### Problem
Among the lines below, tally those holding the string "latches" and give the total only.

Provided data below:

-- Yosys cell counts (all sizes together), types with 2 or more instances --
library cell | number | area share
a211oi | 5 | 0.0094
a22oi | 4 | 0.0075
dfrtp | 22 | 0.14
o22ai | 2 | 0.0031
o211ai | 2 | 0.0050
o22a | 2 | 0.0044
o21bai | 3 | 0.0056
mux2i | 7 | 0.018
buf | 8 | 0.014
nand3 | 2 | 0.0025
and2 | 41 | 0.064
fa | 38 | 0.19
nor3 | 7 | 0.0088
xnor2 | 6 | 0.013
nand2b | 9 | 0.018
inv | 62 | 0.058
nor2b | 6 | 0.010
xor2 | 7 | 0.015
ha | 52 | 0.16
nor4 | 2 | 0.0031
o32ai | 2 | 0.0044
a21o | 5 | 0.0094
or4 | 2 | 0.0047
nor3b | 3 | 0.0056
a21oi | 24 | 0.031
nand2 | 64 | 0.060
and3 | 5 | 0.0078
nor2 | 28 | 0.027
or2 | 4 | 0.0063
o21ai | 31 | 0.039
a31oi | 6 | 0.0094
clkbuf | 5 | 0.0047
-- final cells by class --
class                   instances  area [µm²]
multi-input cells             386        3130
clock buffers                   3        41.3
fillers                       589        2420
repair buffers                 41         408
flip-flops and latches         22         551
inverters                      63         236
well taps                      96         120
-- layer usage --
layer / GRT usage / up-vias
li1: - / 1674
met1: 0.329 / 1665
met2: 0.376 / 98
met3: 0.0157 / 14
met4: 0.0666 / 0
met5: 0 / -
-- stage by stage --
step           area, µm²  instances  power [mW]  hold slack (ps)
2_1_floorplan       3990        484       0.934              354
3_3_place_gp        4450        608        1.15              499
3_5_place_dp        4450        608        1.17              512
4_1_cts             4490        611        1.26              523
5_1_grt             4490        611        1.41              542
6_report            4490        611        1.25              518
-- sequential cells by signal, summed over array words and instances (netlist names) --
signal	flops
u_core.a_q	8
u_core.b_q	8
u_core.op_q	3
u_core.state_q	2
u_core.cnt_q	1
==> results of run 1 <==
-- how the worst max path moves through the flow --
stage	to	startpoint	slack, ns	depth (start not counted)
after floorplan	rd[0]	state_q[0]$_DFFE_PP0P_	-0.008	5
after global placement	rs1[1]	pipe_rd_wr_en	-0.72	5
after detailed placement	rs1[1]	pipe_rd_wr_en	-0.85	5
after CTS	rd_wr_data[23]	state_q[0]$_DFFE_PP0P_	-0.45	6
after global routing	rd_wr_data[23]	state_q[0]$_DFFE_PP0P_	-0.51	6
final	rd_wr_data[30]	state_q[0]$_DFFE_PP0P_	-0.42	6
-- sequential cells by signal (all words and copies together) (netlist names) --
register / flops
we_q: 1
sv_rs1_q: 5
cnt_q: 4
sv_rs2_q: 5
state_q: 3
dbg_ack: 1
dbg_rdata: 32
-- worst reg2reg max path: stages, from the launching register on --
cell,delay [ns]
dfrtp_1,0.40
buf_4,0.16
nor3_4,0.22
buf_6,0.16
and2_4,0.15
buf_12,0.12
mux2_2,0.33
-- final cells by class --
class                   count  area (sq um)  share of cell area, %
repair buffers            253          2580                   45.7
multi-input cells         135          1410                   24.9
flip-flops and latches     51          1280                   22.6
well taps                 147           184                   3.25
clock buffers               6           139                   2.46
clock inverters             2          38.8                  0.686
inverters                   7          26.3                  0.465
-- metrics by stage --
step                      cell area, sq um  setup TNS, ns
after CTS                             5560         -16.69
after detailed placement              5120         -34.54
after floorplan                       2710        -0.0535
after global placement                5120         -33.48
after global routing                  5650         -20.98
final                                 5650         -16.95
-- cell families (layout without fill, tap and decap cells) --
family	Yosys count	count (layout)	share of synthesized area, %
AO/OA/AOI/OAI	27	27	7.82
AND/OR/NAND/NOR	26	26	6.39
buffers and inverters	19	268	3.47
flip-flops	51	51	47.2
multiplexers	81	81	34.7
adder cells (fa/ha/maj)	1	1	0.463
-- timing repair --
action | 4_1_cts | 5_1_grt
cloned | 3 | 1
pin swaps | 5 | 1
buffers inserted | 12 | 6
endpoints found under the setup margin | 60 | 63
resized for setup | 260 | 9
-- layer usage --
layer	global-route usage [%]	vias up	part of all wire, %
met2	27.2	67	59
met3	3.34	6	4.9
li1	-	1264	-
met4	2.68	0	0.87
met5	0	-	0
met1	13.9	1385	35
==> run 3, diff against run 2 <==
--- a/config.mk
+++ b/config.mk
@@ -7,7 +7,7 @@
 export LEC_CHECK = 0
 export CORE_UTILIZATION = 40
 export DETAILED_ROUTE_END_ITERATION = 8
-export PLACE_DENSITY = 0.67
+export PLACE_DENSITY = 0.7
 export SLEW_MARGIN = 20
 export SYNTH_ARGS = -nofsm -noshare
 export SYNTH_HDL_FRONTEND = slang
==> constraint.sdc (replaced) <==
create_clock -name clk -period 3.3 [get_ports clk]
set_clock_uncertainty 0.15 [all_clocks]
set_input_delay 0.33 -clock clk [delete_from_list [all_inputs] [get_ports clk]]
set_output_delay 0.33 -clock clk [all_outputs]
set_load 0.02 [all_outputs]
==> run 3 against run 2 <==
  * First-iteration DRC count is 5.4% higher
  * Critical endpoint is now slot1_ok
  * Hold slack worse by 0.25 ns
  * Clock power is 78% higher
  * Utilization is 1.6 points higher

End of Provided data.
Provided data below:

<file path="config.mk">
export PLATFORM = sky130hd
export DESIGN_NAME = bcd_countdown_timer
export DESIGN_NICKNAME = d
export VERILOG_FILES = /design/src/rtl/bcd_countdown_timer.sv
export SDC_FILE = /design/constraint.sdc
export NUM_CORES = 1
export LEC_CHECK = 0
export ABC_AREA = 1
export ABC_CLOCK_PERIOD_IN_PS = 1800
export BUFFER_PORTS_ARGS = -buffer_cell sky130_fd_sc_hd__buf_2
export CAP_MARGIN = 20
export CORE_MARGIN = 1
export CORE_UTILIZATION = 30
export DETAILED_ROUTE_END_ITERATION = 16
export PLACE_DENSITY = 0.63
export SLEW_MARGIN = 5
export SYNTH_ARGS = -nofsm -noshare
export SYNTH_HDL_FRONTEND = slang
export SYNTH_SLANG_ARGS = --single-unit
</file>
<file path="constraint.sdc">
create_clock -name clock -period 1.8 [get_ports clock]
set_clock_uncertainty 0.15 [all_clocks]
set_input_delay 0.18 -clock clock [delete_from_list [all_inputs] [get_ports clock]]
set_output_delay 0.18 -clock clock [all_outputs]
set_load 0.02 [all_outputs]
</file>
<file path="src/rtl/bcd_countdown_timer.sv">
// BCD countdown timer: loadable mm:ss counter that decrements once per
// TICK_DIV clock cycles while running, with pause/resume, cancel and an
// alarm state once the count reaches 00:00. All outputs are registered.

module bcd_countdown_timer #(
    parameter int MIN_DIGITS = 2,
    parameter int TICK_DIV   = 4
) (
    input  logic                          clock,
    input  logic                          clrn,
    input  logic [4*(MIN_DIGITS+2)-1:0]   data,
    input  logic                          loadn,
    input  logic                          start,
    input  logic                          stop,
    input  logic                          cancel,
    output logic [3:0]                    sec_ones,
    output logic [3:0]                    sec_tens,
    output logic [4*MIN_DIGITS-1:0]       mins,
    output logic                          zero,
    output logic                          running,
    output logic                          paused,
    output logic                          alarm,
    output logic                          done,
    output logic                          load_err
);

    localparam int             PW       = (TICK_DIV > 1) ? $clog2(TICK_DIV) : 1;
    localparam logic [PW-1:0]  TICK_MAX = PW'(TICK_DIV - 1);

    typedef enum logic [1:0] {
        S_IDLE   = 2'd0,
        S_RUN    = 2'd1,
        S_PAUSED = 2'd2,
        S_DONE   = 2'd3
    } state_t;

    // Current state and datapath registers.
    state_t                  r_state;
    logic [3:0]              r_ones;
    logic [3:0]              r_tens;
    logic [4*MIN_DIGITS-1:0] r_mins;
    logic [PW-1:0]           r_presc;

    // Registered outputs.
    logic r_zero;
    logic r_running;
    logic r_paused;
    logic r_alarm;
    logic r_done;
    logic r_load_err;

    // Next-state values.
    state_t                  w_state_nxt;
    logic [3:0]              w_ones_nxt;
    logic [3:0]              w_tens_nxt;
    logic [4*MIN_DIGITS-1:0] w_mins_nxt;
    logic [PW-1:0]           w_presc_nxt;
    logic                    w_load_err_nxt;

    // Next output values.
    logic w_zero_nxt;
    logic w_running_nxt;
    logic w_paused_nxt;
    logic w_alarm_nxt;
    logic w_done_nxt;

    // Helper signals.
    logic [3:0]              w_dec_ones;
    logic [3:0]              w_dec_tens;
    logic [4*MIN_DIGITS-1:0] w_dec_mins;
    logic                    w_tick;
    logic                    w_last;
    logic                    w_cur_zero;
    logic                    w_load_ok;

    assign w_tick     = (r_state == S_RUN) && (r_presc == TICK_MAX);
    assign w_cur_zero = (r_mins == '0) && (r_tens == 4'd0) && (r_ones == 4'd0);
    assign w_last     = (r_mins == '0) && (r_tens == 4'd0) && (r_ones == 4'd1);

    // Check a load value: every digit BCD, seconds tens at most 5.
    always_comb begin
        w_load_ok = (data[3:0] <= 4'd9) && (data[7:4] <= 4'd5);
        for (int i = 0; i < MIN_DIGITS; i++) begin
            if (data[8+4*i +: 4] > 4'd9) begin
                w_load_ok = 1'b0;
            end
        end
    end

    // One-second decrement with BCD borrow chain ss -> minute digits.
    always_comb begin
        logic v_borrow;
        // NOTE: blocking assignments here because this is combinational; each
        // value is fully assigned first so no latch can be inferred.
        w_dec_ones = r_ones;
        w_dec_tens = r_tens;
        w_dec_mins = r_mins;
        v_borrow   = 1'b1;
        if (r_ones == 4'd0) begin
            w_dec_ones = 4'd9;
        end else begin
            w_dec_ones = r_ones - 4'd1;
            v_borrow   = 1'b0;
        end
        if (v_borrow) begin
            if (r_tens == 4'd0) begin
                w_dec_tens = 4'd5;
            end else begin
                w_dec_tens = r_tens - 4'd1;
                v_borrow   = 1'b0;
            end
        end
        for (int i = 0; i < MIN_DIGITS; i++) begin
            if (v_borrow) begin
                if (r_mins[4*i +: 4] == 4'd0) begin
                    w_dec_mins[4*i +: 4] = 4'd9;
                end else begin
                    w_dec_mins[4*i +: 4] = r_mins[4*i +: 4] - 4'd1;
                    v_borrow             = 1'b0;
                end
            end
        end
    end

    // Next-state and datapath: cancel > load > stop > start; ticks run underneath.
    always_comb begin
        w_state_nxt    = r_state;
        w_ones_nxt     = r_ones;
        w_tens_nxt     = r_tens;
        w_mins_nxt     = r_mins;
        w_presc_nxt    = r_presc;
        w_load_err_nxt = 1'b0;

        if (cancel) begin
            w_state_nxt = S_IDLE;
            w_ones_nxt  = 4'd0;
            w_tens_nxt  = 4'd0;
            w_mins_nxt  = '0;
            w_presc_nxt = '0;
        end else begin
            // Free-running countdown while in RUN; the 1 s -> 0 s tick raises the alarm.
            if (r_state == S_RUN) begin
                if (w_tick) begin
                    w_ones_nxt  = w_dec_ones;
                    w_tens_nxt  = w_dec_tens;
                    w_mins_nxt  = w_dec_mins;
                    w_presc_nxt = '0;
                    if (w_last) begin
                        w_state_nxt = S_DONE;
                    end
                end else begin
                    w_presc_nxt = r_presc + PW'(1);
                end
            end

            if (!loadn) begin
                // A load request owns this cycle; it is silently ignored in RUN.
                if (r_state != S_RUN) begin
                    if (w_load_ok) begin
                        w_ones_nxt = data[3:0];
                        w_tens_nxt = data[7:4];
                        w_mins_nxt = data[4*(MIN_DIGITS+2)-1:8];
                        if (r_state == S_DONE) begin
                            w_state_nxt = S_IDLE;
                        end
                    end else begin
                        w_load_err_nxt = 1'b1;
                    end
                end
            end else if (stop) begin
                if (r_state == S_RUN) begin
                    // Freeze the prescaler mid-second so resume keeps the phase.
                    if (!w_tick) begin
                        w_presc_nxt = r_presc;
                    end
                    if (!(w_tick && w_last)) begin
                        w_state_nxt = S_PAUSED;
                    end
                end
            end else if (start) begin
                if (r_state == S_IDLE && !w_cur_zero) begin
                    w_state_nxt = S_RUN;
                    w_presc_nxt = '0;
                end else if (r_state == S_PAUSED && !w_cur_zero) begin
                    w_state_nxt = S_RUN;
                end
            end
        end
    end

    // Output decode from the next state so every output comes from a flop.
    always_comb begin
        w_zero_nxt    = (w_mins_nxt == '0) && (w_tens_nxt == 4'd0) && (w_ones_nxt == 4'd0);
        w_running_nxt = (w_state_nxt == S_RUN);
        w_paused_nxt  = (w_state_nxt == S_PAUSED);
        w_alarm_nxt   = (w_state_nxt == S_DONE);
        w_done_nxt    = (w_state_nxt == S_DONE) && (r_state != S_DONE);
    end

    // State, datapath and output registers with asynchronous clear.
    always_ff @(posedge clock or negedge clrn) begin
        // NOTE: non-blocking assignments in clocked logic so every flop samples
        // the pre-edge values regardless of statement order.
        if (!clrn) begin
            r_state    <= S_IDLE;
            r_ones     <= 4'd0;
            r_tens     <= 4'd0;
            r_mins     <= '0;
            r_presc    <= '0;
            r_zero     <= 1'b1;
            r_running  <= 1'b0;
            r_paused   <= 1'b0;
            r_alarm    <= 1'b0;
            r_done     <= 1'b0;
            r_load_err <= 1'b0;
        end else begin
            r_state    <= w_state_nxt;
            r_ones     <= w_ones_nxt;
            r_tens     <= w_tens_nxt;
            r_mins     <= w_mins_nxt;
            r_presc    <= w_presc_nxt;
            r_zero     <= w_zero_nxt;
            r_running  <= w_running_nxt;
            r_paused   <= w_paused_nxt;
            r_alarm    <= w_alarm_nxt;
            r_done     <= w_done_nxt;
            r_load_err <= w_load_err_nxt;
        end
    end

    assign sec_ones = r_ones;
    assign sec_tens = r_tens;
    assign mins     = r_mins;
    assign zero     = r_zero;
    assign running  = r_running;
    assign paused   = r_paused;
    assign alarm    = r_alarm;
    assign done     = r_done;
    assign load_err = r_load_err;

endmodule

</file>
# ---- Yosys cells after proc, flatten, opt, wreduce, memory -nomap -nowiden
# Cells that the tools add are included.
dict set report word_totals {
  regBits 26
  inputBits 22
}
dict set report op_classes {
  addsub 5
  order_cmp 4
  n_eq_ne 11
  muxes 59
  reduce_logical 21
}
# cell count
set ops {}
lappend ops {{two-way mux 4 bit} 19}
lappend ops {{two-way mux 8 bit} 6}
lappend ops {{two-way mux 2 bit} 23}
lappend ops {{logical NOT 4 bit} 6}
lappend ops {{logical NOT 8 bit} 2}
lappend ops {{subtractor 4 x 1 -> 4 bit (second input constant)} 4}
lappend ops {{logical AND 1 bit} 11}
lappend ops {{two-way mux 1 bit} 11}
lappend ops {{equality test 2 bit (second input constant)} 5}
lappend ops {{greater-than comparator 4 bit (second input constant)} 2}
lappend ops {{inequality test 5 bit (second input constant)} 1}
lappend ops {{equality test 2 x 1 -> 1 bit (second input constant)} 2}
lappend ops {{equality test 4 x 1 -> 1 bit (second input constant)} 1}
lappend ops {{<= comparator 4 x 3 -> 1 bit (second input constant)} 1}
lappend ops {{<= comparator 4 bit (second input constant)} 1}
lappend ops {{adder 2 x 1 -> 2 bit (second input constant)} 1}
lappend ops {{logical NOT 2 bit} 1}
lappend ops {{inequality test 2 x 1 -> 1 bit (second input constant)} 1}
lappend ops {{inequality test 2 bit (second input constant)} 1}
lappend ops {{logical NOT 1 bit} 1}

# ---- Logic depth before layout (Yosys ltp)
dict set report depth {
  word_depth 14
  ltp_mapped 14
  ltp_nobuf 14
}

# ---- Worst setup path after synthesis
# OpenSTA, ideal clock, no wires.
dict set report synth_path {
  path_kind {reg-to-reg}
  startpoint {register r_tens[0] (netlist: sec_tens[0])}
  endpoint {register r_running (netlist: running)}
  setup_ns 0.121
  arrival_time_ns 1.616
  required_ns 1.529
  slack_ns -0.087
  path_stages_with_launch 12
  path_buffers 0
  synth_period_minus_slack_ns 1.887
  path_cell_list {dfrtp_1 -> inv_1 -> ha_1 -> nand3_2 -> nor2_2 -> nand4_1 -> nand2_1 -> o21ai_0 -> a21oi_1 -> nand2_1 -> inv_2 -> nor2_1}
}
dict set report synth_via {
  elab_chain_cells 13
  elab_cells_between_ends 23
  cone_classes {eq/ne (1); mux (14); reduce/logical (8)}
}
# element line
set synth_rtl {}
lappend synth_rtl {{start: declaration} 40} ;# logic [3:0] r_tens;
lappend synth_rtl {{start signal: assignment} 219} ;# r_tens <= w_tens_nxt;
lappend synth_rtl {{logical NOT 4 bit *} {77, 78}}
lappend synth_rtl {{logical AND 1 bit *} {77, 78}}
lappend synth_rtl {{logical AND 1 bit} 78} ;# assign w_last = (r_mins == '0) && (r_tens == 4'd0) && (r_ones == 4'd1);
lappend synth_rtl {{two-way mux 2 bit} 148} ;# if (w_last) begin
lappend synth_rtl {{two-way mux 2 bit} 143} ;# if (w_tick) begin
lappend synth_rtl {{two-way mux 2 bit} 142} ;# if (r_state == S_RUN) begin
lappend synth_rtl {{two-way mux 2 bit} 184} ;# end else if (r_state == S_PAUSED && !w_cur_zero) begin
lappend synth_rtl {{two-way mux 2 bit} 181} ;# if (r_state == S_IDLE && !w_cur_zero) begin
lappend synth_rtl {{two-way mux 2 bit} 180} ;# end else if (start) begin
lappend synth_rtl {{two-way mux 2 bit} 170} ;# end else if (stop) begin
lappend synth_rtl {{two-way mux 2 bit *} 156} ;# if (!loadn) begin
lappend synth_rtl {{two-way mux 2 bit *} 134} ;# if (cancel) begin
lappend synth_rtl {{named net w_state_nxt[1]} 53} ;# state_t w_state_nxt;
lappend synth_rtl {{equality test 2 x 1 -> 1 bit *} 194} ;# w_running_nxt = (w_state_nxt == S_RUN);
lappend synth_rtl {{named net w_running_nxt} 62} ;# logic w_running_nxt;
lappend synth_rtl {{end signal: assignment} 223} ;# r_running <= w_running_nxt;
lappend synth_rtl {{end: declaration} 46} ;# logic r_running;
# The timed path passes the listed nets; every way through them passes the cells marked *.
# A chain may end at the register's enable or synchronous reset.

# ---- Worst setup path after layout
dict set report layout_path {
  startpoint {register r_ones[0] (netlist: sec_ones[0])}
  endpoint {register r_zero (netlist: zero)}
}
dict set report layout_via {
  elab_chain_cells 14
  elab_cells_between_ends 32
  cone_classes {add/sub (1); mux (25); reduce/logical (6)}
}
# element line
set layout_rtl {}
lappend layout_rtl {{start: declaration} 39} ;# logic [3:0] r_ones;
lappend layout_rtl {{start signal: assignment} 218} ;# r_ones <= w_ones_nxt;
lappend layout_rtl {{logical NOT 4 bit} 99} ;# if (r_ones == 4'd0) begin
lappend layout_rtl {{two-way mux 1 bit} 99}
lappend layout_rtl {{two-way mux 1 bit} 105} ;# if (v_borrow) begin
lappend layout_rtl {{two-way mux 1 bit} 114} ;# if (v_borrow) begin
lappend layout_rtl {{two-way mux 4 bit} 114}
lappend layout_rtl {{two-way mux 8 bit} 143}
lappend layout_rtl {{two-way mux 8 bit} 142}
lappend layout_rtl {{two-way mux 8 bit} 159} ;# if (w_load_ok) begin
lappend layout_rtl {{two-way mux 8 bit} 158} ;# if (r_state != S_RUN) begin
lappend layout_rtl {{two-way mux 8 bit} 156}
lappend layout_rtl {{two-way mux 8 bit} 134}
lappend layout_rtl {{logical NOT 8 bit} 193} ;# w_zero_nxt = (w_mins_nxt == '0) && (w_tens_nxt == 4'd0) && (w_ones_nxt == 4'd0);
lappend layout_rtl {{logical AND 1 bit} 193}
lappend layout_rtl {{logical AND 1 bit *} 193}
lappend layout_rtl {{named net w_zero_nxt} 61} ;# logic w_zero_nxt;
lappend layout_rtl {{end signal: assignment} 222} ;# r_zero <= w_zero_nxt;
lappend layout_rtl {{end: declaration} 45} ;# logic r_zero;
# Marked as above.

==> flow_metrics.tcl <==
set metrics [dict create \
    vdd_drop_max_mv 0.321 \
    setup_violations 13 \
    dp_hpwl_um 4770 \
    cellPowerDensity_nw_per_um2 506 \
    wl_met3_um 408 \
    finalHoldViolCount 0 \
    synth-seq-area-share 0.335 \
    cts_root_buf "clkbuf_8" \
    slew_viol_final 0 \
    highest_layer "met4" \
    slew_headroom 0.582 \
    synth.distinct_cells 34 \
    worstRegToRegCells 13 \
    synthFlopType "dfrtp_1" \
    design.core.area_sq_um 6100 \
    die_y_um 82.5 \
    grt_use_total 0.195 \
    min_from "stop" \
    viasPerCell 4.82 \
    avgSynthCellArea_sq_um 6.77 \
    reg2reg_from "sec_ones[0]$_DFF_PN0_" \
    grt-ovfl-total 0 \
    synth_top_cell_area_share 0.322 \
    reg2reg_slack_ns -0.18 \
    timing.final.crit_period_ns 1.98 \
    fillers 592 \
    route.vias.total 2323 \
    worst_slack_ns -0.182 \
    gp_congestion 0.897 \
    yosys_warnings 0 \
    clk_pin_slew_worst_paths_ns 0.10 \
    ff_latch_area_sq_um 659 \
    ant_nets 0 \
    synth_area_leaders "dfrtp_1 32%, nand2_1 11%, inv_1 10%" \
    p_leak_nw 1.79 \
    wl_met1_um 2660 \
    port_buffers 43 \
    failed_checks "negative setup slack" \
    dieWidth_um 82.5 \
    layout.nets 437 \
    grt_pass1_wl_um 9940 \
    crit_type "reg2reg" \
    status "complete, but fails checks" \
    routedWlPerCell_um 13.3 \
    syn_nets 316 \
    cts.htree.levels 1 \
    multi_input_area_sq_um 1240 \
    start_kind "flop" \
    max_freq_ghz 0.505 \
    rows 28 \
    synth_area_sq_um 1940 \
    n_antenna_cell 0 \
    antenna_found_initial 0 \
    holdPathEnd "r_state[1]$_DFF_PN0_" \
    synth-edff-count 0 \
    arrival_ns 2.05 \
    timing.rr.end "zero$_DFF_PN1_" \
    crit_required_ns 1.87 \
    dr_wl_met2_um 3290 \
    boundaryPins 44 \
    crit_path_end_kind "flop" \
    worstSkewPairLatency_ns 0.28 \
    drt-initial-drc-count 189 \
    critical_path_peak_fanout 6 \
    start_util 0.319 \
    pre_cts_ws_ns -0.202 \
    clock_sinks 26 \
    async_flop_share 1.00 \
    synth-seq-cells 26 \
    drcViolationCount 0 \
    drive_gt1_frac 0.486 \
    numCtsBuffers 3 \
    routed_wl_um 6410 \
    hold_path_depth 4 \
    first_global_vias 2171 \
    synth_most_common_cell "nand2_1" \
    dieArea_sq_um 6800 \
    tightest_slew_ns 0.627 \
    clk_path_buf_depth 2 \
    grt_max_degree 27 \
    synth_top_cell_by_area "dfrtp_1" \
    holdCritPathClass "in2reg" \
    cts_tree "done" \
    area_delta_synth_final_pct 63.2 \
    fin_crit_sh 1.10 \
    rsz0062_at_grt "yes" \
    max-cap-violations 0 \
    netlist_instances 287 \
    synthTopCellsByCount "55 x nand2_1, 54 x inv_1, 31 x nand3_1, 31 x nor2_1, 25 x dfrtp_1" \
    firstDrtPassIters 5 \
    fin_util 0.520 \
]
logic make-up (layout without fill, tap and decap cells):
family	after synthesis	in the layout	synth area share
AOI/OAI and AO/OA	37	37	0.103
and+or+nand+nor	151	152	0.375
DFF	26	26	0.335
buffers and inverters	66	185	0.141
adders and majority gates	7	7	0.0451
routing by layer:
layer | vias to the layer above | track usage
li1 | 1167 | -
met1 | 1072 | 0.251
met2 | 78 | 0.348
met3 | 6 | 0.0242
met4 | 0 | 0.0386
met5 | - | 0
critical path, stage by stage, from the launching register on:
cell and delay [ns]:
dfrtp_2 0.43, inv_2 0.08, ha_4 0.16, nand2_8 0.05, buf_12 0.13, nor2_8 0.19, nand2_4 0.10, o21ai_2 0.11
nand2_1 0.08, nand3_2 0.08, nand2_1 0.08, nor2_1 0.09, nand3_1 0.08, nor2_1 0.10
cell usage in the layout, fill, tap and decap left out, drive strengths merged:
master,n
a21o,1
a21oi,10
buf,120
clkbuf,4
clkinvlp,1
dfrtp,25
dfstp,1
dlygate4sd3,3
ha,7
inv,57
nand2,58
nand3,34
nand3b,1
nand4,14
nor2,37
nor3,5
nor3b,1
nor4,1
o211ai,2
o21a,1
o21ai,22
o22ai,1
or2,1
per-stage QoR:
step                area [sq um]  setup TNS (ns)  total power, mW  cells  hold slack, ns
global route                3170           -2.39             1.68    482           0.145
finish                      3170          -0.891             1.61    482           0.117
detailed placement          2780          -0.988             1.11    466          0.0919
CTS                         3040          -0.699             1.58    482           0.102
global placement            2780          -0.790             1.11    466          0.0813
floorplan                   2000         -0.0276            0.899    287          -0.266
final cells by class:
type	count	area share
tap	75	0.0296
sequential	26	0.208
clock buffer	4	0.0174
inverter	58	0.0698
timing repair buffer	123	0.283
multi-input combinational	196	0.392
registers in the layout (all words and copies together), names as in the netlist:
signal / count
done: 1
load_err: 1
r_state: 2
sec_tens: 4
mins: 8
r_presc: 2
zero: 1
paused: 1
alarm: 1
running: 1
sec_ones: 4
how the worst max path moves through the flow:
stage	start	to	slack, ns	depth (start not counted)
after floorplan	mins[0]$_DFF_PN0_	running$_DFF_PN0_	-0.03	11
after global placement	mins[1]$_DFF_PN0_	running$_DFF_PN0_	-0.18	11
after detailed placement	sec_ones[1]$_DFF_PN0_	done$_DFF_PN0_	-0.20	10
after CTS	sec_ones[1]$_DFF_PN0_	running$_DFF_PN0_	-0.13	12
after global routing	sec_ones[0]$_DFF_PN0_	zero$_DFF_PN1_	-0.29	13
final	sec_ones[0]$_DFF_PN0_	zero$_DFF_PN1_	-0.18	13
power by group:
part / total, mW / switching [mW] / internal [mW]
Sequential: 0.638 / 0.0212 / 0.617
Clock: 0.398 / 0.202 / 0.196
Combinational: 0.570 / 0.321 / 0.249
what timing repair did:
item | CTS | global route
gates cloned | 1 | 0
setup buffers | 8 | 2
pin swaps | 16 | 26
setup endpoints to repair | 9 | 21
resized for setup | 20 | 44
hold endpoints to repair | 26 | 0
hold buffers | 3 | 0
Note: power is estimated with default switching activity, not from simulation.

End of Provided data.

### Exercise response
2